C. neoformans T-DNA insertional mutants with in vitro phenotypes and associated mutated genes. (A) Cells were 10-fold serially diluted and spotted onto YPD, YNB, or l-DOPA agar medium. One YPD plate was exposed to UV irradiation (180 J/m²). Plates were incubated at 30 or 37°C for 2 days or at 22°C for 4 days with l-DOPA. (B) Regions flanking the T-DNA in each strain were identified by inverse PCR and used to determine the disrupted gene by comparison against the C. neoformans genome database. For DNA alignments, the top sequence is from the wild-type strain, with bold letters denoting those nucleotides replaced by the T-DNA insertion event, except in the case of strain ST310F6, which has a duplication of GAT (underlined). Gray font indicates the T-DNA sequence, with italics indicating right- or left-border nucleotides.

FIG. 2.

Random T-DNA insertion points in the C. neoformans genome. The regions flanking the T-DNAs were compared to the serotype A genome sequence (Broad Institute chromosome designation, 8 December 2008) and mapped onto all 14 chromosomes.

FIG. 3.

ENA1 is required for virulence. Mice were inoculated with wild-type C. neoformans strain KN99α (n = 10), ena1 deletion mutants of both mating types (n = 9 for both groups), and two independent ena1 ENA1 (ena1Δ+ENA1) complemented strains (n = 9 for both groups).

FIG. 4.

The mutation of ENA1 causes increased sensitivity to alkaline pH. (A) Cells were 10-fold serially diluted and spotted onto YPD at a pH of 7 or at a pH adjusted to ∼8.5 with KOH, and the cultures were incubated at 30°C for 2 or 3 days, respectively. (B and C) Strains were grown in liquid YPD adjusted to different pHs with Tris base at 22°C, and the optical density at 600 nm (OD 600nm) was measured daily.

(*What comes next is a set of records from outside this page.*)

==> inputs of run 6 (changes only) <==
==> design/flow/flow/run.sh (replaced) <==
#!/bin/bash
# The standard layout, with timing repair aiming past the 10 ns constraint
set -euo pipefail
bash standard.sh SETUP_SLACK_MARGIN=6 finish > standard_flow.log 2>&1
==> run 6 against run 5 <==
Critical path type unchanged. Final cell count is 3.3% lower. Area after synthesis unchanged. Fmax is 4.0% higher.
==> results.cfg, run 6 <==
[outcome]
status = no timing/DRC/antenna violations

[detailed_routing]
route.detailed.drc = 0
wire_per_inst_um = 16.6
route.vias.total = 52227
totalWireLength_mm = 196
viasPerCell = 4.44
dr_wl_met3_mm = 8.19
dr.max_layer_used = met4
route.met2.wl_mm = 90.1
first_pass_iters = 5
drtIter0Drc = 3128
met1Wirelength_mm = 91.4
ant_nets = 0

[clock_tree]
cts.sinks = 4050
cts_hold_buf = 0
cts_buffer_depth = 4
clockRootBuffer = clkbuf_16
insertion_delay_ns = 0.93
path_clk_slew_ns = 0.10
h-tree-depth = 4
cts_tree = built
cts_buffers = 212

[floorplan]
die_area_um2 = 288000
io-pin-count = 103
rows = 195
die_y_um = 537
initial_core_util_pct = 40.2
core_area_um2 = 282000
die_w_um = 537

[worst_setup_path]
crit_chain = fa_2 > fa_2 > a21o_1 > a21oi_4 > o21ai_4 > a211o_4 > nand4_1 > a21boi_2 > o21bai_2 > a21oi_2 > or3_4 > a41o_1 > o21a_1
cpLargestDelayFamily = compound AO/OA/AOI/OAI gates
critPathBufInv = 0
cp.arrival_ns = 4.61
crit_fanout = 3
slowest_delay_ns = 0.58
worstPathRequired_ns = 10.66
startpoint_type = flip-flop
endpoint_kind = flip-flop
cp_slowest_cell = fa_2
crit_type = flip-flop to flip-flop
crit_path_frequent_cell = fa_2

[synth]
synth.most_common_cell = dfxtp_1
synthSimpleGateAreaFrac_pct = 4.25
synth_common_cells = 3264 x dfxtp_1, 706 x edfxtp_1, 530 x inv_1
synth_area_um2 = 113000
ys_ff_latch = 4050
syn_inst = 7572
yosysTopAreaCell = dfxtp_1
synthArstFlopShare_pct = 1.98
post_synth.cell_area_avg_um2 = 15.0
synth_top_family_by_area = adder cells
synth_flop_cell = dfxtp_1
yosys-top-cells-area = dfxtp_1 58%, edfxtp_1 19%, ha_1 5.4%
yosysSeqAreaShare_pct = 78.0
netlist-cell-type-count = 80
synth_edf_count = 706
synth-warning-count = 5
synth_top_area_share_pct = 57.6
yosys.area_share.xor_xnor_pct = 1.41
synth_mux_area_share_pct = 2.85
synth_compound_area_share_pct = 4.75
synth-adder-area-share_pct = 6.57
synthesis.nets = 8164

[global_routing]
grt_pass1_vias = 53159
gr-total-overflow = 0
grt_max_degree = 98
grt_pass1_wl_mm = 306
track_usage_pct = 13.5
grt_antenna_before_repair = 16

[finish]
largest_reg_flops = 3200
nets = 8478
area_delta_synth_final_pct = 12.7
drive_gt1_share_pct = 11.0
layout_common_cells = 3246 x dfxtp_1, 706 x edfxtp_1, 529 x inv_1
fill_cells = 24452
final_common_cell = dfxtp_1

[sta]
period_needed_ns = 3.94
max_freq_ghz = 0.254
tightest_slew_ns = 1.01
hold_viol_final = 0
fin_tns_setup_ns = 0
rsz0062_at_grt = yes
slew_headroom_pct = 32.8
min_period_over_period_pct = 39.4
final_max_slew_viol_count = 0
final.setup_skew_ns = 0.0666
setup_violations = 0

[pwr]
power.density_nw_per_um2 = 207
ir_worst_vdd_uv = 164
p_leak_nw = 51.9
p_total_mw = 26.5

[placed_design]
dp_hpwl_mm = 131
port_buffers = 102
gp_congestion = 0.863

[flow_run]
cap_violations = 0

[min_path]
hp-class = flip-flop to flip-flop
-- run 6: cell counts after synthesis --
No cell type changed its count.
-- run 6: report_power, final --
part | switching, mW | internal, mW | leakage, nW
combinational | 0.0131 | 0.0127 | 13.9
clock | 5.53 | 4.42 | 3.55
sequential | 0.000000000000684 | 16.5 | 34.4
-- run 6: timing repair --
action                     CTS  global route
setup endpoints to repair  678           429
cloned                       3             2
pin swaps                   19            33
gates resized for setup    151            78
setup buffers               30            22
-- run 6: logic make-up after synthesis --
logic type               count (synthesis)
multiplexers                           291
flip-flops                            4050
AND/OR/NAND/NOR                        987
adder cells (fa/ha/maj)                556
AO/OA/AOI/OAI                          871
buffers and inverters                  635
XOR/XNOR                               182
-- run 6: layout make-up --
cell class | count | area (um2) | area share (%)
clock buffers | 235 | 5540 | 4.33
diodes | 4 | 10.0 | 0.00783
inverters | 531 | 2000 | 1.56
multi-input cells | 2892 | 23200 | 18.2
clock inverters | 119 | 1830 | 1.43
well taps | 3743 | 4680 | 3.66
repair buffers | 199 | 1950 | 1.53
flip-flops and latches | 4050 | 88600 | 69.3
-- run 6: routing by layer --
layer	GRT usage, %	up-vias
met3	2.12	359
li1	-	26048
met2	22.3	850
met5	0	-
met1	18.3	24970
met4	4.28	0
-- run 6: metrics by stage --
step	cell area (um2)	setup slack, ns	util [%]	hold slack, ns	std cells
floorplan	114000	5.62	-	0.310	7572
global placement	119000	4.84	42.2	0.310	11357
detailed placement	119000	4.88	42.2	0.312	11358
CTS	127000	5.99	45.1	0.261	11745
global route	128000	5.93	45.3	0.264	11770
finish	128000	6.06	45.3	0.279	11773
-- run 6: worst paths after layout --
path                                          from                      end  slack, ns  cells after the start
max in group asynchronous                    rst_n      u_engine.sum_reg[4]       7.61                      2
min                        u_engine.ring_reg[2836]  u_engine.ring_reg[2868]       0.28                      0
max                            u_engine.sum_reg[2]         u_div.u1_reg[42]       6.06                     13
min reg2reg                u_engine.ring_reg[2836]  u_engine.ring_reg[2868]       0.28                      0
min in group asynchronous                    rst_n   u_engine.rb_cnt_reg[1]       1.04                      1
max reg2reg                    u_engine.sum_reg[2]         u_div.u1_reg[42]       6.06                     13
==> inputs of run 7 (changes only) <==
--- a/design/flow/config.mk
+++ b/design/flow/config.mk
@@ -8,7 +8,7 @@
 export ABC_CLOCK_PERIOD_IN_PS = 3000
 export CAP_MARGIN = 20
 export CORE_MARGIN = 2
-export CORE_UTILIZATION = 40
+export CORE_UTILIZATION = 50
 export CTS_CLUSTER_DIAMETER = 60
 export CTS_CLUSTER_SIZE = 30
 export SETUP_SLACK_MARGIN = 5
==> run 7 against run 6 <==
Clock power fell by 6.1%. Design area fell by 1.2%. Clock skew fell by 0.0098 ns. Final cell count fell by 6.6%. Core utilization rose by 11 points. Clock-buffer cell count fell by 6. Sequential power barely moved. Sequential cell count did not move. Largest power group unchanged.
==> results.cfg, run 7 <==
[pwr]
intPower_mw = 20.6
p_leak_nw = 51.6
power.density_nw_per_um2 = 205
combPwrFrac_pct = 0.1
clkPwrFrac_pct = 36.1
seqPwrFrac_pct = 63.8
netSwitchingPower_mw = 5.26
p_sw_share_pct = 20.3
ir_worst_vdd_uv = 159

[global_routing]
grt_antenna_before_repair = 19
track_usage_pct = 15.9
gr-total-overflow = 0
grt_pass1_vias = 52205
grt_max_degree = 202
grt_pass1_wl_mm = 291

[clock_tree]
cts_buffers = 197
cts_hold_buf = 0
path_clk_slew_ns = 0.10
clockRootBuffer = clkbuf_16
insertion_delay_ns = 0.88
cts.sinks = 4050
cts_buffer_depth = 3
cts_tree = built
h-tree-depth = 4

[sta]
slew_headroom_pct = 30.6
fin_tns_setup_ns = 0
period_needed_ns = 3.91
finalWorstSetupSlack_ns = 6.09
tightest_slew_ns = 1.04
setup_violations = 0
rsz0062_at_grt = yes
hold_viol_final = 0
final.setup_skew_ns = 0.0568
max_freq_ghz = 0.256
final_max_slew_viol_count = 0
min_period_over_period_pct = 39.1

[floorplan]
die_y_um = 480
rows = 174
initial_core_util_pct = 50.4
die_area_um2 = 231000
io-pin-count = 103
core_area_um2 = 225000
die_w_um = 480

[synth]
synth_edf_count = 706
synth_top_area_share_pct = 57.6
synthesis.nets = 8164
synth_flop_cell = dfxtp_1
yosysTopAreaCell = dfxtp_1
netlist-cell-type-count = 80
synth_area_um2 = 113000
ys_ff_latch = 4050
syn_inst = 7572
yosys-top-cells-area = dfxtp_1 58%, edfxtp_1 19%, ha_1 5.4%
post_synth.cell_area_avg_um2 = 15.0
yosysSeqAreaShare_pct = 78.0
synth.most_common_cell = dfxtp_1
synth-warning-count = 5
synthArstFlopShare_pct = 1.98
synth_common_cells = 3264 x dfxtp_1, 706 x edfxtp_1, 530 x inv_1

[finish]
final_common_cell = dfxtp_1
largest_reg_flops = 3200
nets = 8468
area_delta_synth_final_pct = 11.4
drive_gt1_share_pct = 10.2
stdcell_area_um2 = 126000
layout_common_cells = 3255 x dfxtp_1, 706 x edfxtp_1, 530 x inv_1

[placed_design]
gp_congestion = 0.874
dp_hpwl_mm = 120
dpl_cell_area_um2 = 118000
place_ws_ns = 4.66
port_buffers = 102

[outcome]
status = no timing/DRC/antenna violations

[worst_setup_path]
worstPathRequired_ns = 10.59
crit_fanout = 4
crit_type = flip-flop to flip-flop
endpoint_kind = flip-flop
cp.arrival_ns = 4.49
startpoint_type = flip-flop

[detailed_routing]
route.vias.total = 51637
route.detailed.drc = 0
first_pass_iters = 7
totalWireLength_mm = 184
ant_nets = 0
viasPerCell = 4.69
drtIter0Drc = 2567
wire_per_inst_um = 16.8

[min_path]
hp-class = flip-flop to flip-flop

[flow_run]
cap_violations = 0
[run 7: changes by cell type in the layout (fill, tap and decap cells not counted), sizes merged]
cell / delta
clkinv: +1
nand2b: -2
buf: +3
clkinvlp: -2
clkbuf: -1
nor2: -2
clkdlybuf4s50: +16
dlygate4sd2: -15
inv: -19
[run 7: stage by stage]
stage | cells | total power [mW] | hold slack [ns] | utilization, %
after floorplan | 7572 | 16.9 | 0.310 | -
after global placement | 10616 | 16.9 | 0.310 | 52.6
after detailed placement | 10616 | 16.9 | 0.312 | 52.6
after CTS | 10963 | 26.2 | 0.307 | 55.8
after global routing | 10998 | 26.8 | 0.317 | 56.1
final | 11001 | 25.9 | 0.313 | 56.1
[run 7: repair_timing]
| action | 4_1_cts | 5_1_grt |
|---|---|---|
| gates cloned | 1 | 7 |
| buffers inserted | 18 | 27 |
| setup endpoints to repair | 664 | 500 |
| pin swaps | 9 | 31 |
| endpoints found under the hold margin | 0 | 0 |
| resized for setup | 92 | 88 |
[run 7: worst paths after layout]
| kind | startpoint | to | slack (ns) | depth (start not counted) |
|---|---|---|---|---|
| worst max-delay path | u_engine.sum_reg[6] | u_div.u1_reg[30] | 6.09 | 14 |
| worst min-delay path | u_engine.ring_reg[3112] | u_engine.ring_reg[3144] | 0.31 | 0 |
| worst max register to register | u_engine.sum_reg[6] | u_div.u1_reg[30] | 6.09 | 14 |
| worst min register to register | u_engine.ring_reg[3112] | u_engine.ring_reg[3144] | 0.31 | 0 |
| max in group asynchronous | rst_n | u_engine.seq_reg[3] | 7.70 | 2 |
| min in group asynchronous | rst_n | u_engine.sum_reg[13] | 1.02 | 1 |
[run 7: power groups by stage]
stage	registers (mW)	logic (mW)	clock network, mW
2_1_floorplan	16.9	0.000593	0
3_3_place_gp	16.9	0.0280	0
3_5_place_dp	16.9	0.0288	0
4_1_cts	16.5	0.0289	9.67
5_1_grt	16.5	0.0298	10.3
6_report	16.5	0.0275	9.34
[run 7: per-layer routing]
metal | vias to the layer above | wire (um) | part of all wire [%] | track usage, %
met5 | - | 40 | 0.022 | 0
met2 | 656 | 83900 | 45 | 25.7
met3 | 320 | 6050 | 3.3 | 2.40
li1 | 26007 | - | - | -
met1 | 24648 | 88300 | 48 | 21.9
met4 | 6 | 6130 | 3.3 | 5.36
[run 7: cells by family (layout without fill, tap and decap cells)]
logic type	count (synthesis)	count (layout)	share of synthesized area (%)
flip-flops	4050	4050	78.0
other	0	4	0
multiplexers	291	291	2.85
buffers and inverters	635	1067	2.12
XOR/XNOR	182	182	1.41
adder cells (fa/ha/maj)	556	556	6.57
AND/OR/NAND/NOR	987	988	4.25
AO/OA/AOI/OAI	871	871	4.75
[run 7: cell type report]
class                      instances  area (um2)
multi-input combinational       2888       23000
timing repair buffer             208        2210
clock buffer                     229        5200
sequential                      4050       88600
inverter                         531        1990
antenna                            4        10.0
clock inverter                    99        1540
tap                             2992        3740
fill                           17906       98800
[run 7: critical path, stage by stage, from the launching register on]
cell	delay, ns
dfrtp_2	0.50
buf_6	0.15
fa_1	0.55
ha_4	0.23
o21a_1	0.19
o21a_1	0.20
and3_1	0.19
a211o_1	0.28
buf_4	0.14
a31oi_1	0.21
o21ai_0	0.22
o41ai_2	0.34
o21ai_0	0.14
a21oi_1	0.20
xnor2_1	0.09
Source: an optimization exercise on an open RTL-to-GDS flow (aim: small area). Production flows keep margins and buffers that such runs may drop. Where RTL was checked, it was by simulation tests only, not by an equivalence proof against the original. For run 4, only the layout was checked, not whether the RTL still works. Power figures rest on the tool's default switching activity, not on a simulated workload.

==> flow/design.v <==
module ats_timer_array #(
    parameter int unsigned NUM_CLOCKS = 16,
    parameter int unsigned NUM_ALARMS = 24,
    parameter int unsigned CNT_W      = 16,
    parameter int unsigned PULSE_LEN  = 2
) (
    input  logic                  clk,
    input  logic                  reset,
    input  logic                  cmd_valid,
    output logic                  cmd_ready,
    input  logic [31:0]           cmd_data,
    output logic                  rsp_valid,
    output logic                  rsp_ack,
    output logic [NUM_ALARMS-1:0] alarm_pulse,
    output logic [NUM_ALARMS-1:0] alarm_pending,
    input  logic [NUM_ALARMS-1:0] pend_clr,
    output logic                  irq
);
    localparam int NC = 16;
    localparam int NA = 24;
    localparam int W  = 16;
    localparam logic [2:0] OP_NOP     = 3'b000;
    localparam logic [2:0] OP_SET_CLK = 3'b001;
    localparam logic [2:0] OP_CLK_EN  = 3'b010;
    localparam logic [2:0] OP_MODE    = 3'b011;
    localparam logic [2:0] OP_SET_ALM = 3'b101;
    localparam logic [2:0] OP_SET_TMR = 3'b110;
    localparam logic [2:0] OP_ALM_EN  = 3'b111;
    logic [2:0]   pre;
    logic         active, clk_lock, alm_lock;
    logic [W-1:0] cnt   [NC];
    logic [1:0]   rate  [NC];
    logic [NC-1:0] clk_en;
    logic [W-1:0] dst  [NA];
    logic [3:0]   aclk  [NA];
    logic [NA-1:0] alm_en, alm_rep, pc;
    logic [NA-1:0] pend;          
    logic         wl_q;           
    logic         rst_q;          
    logic [W-1:0] xd;
    logic [2:0]   op;
    logic [3:0]   c_idx, ref_clk;
    logic [4:0]   a_idx;
    logic [W-1:0] cmd_val;
    logic         cmd_ok, cmd_acc, cmd_do;
    assign op      = cmd_data[31:29];
    assign c_idx   = cmd_data[28:25];
    assign a_idx   = cmd_data[28:24];
    assign ref_clk = cmd_data[19:16];
    assign cmd_val = cmd_data[W-1:0];
    assign cmd_acc = cmd_valid && cmd_ready;
    assign cmd_do  = cmd_acc && cmd_ok && !reset;
    logic a_idx_ok;
    assign a_idx_ok = (a_idx < 5'd24);
    always_comb begin
        case (op)
            OP_NOP, OP_MODE:       cmd_ok = 1'b1;
            OP_SET_CLK, OP_CLK_EN: cmd_ok = !clk_lock;
            OP_SET_TMR:            cmd_ok = a_idx_ok && !alm_lock && (cmd_val != '0);
            OP_SET_ALM, OP_ALM_EN: cmd_ok = a_idx_ok && !alm_lock;
            default:               cmd_ok = 1'b0;
        endcase
    end
    logic do_setclk, do_clken, do_mode, do_alm, do_almld;
    assign do_setclk = cmd_do && (op == OP_SET_CLK);
    assign do_clken  = cmd_do && (op == OP_CLK_EN);
    assign do_mode   = cmd_do && (op == OP_MODE);
    assign do_alm    = cmd_do && op[2];
    assign do_almld  = do_alm && (op[1:0] != 2'b11);
    logic [2:0]    pre_d;
    logic          active_d;
    logic [3:0]    tick_d;
    logic [1:0]    rate_d [NC];
    logic [NC-1:0] clk_step, clk_set, en_d, step_d;
    assign pre_d    = reset ? 3'd0 : (active ? pre + 3'd1 : pre);
    assign active_d = reset || (do_mode ? cmd_data[28] : active);
    assign tick_d   = {&pre_d, &pre_d[1:0], pre_d[0], 1'b1};
    always_comb begin
        for (int c = 0; c < NC; c++) begin
            clk_set[c] = do_setclk && (c_idx == 4'(c));
            if (reset) begin
                rate_d[c] = '0;
                en_d[c]   = 1'b0;
            end else if (clk_set[c]) begin
                rate_d[c] = cmd_data[23:22];
                en_d[c]   = 1'b1;
            end else begin
                rate_d[c] = rate[c];
                en_d[c]   = (do_clken && (c_idx == 4'(c))) ? cmd_data[23] : clk_en[c];
            end
            step_d[c] = active_d && en_d[c] && tick_d[rate_d[c]];
        end
    end
    logic [3:0]   msel;
    logic [W-1:0] mcnt, sub_b, x, xr;
    logic         x_cin;
    assign msel  = op[2] ? ref_clk : c_idx;
    always_comb begin
        mcnt = '0;
        for (int c = 0; c < NC; c++)
            if (msel == 4'(c)) mcnt = cnt[c];
    end
    assign sub_b = (op[2:1] == 2'b11) ? '0 : mcnt;
    assign x_cin = !clk_step[msel];
    assign x     = cmd_val + ~sub_b + W'(x_cin);
    assign xr    = reset ? '0 : (op[2] ? x : ~x);
    logic [NA-1:0] fire, wr;
    for (genvar i = 0; i < NA; i++) begin : g_alm
        logic         st, ld, pw, pa, zero;
        logic [3:0]   aclk_d;
        logic [W:0]   cy;
        logic [W-1:0] opa, opb, sum;
        assign aclk_d = reset ? 4'd0 :
                        (wr[i] && (op[1:0] != 2'b11)) ? ref_clk : aclk[i];
        assign pw    = rst_q || (wl_q && pend[i]);
        assign pa    = rst_q || pend[i];
        assign ld    = do_setclk && (aclk[i] == c_idx);
        assign wr[i] = do_alm && (a_idx == 5'(i));
        assign cy[0] = !st;
        for (genvar b = 0; b < W; b++) begin : g_fa
            assign opa[b]  = dst[i][b] || pw;
            assign opb[b]  = xd[b] || !pa;
            assign sum[b]  = opa[b] ^ opb[b] ^ cy[b];
            assign cy[b+1] = (opa[b] & opb[b]) | (cy[b] & (opa[b] ^ opb[b]));
        end
        assign zero    = (sum == '0);
        assign fire[i] = alm_en[i] && st && !ld && !wr[i] && zero;
        always_ff @(posedge clk) begin
            dst[i]  <= sum;
            aclk[i] <= aclk_d;
            st      <= step_d[aclk_d];
            if (reset) begin
                alm_en[i]  <= 1'b0;
                alm_rep[i] <= 1'b0;
            end else if (wr[i]) begin
                if (op[1:0] != 2'b11) begin
                    alm_en[i]  <= 1'b1;
                    alm_rep[i] <= !op[1] && cmd_data[23];
                end else begin
                    alm_en[i]  <= cmd_data[23];
                end
            end else if (fire[i] && !alm_rep[i]) begin
                alm_en[i] <= 1'b0;
            end
            pc[i]          <= !reset && fire[i];
            pend[i]        <= ld || (do_almld && (a_idx == 5'(i)));
            alarm_pulse[i] <= !reset && (fire[i] || (pc[i] && !wr[i]));
            if (reset)              alarm_pending[i] <= 1'b0;
            else if (fire[i])       alarm_pending[i] <= 1'b1;
            else if (pend_clr[i])   alarm_pending[i] <= 1'b0;
        end
    end
    logic [W-1:0] valr;
    assign valr = reset ? '0 : cmd_val;
    for (genvar c = 0; c < NC; c++) begin : g_clk
        logic [W:0]   ic;
        logic [W-1:0] inc;
        assign ic[0] = clk_step[c];
        for (genvar b = 0; b < W; b++) begin : g_inc
            assign inc[b]  = cnt[c][b] ^ ic[b];
            assign ic[b+1] = cnt[c][b] & ic[b];
        end
        always_ff @(posedge clk) begin
            cnt[c]      <= (reset || clk_set[c]) ? valr : inc;
            rate[c]     <= rate_d[c];
            clk_en[c]   <= en_d[c];
            clk_step[c] <= step_d[c];
        end
    end
    always_ff @(posedge clk) begin
        pre    <= pre_d;
        active <= active_d;
        if (reset) begin
            clk_lock  <= 1'b0;
            alm_lock  <= 1'b0;
            rsp_valid <= 1'b0;
            rsp_ack   <= 1'b0;
        end else begin
            rsp_valid <= cmd_acc;
            rsp_ack   <= cmd_acc && cmd_ok;
            if (do_mode) begin
                clk_lock <= cmd_data[27];
                alm_lock <= cmd_data[26];
            end
        end
        rst_q  <= reset;
        wl_q   <= do_almld;
        xd     <= xr;
    end
    assign irq       = |alarm_pending;
    assign cmd_ready = !rst_q;
endmodule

An optical density of 4 was the maximum reading. (B) Comparative growth rates for all three strains under four pH conditions. (C) Reduced growth of the ena1 mutant at pH 8.6 compared to that of the wild-type and complemented strains.

FIG. 5.

Calcineurin and Ena1 jointly contribute to growth under alkaline conditions. (A) The mutation of CNA1 causes increased sensitivity to alkaline pH. Cells were 10-fold serially diluted and spotted onto YPD at a pH of 7 or at a pH adjusted to ∼8.5 with NaOH, and the cultures were incubated at 30°C for 2 days (pH 7) or 3 days (pH 8.5) or at 37°C for 2 days. (B) ENA1 transcript levels increase with high pH. Strains were grown in regular YPD liquid or YPD liquid adjusted to pH 8.3 with NaOH for a 2-h incubation. Total RNA was extracted from the cells and was probed for ENA1 and actin (ACT1) mRNA levels. (C) The combined mutation of CNA1 and ENA1 causes an additional increase in sensitivity to alkaline pH. Cells were 10-fold serially diluted and spotted onto YPD at a pH of 7 or at a pH adjusted to ∼8.0 with NaOH, and the cultures were incubated at 30°C for 2 days (pH 7) or 3 days (pH 8).